Set down exactly the lines below, starting at the one that contains "export IMPL_seq_power_share_pct=0" and ending at the one that contains "export IMPL_max_freq_mhz=110", with both of those lines included and nothing else.

GIVEN DATA section start

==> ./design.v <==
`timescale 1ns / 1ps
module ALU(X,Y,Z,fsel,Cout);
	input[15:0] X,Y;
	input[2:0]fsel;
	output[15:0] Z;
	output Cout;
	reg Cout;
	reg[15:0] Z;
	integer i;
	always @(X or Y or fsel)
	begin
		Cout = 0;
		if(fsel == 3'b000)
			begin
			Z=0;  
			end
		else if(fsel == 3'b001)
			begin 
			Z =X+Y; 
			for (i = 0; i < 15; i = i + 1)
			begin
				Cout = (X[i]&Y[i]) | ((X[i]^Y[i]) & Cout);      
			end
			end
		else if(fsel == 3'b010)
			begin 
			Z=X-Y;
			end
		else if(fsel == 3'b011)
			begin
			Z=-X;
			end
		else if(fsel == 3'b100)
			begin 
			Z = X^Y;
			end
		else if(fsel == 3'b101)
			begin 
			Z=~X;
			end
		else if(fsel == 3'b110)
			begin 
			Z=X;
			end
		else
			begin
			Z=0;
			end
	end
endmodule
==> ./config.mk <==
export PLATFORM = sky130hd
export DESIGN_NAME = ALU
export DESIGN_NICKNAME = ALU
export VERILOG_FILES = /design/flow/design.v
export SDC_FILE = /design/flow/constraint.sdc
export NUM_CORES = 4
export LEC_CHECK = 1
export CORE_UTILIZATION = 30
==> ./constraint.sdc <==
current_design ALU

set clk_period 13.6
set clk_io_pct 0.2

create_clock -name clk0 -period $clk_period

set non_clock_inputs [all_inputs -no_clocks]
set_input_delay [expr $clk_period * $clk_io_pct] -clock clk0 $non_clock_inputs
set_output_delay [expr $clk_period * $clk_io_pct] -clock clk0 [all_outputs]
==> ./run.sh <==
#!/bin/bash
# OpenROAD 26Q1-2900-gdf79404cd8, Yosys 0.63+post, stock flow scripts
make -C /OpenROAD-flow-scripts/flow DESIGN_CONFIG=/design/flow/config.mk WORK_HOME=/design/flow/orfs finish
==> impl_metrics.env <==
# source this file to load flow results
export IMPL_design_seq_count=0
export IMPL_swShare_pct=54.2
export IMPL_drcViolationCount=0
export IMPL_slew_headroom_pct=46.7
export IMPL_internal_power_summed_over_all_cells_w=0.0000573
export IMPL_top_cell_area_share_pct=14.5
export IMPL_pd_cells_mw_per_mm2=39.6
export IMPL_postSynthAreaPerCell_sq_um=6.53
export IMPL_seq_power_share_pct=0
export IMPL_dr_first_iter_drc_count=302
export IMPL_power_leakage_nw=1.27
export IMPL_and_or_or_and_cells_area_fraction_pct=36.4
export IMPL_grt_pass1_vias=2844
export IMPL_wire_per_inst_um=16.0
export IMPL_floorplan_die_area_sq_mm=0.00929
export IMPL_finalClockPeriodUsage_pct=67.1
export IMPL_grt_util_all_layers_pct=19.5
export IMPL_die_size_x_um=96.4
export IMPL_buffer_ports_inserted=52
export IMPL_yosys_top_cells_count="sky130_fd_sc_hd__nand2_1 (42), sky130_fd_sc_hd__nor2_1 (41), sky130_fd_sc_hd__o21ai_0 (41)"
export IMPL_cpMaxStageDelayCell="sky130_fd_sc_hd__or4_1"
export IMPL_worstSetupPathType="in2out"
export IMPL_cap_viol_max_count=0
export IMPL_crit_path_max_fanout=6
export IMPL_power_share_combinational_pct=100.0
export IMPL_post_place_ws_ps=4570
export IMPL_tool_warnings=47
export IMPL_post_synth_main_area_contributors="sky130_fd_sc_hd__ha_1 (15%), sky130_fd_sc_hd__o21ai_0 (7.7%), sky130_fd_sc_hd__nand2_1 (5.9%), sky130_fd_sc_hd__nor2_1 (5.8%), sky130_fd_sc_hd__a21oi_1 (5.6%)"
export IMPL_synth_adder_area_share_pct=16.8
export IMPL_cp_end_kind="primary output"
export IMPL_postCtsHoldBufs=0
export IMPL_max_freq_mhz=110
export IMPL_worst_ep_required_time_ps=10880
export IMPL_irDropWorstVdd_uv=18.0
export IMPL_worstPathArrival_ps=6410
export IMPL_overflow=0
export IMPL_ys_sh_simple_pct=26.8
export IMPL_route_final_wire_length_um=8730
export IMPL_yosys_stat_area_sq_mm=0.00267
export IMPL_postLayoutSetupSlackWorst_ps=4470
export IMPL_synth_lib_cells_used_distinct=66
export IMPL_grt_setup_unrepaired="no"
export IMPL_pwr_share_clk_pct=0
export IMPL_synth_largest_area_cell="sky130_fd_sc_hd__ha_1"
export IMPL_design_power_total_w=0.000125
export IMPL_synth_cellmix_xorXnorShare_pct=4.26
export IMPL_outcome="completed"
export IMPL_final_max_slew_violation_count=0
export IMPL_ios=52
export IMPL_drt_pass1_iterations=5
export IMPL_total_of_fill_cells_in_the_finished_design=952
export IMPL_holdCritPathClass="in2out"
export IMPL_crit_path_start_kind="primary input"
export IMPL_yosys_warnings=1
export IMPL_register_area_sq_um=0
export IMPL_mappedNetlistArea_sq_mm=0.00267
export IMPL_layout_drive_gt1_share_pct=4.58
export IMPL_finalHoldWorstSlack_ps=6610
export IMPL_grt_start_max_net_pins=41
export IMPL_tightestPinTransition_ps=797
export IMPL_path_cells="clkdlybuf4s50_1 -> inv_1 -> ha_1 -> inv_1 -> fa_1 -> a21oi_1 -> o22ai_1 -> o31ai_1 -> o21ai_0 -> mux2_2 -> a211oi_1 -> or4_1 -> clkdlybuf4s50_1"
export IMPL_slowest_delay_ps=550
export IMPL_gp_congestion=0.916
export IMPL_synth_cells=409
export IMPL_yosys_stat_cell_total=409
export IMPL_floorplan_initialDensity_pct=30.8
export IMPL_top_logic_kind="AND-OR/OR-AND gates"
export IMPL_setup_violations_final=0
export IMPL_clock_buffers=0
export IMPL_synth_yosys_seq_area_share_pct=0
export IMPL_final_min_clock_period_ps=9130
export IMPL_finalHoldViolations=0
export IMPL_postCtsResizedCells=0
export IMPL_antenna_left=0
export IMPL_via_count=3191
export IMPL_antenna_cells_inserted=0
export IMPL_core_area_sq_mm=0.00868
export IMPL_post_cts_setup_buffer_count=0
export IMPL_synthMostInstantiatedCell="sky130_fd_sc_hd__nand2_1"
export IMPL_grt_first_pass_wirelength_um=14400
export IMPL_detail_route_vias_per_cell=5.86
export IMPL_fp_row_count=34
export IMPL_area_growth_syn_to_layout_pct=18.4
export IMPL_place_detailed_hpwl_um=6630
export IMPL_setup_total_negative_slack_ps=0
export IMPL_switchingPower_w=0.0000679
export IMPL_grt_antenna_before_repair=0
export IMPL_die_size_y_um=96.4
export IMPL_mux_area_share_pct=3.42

GIVEN DATA section end

PROBLEM SOLUTION
export IMPL_seq_power_share_pct=0
export IMPL_dr_first_iter_drc_count=302
export IMPL_power_leakage_nw=1.27
export IMPL_and_or_or_and_cells_area_fraction_pct=36.4
export IMPL_grt_pass1_vias=2844
export IMPL_wire_per_inst_um=16.0
export IMPL_floorplan_die_area_sq_mm=0.00929
export IMPL_finalClockPeriodUsage_pct=67.1
export IMPL_grt_util_all_layers_pct=19.5
export IMPL_die_size_x_um=96.4
export IMPL_buffer_ports_inserted=52
export IMPL_yosys_top_cells_count="sky130_fd_sc_hd__nand2_1 (42), sky130_fd_sc_hd__nor2_1 (41), sky130_fd_sc_hd__o21ai_0 (41)"
export IMPL_cpMaxStageDelayCell="sky130_fd_sc_hd__or4_1"
export IMPL_worstSetupPathType="in2out"
export IMPL_cap_viol_max_count=0
export IMPL_crit_path_max_fanout=6
export IMPL_power_share_combinational_pct=100.0
export IMPL_post_place_ws_ps=4570
export IMPL_tool_warnings=47
export IMPL_post_synth_main_area_contributors="sky130_fd_sc_hd__ha_1 (15%), sky130_fd_sc_hd__o21ai_0 (7.7%), sky130_fd_sc_hd__nand2_1 (5.9%), sky130_fd_sc_hd__nor2_1 (5.8%), sky130_fd_sc_hd__a21oi_1 (5.6%)"
export IMPL_synth_adder_area_share_pct=16.8
export IMPL_cp_end_kind="primary output"
export IMPL_postCtsHoldBufs=0
export IMPL_max_freq_mhz=110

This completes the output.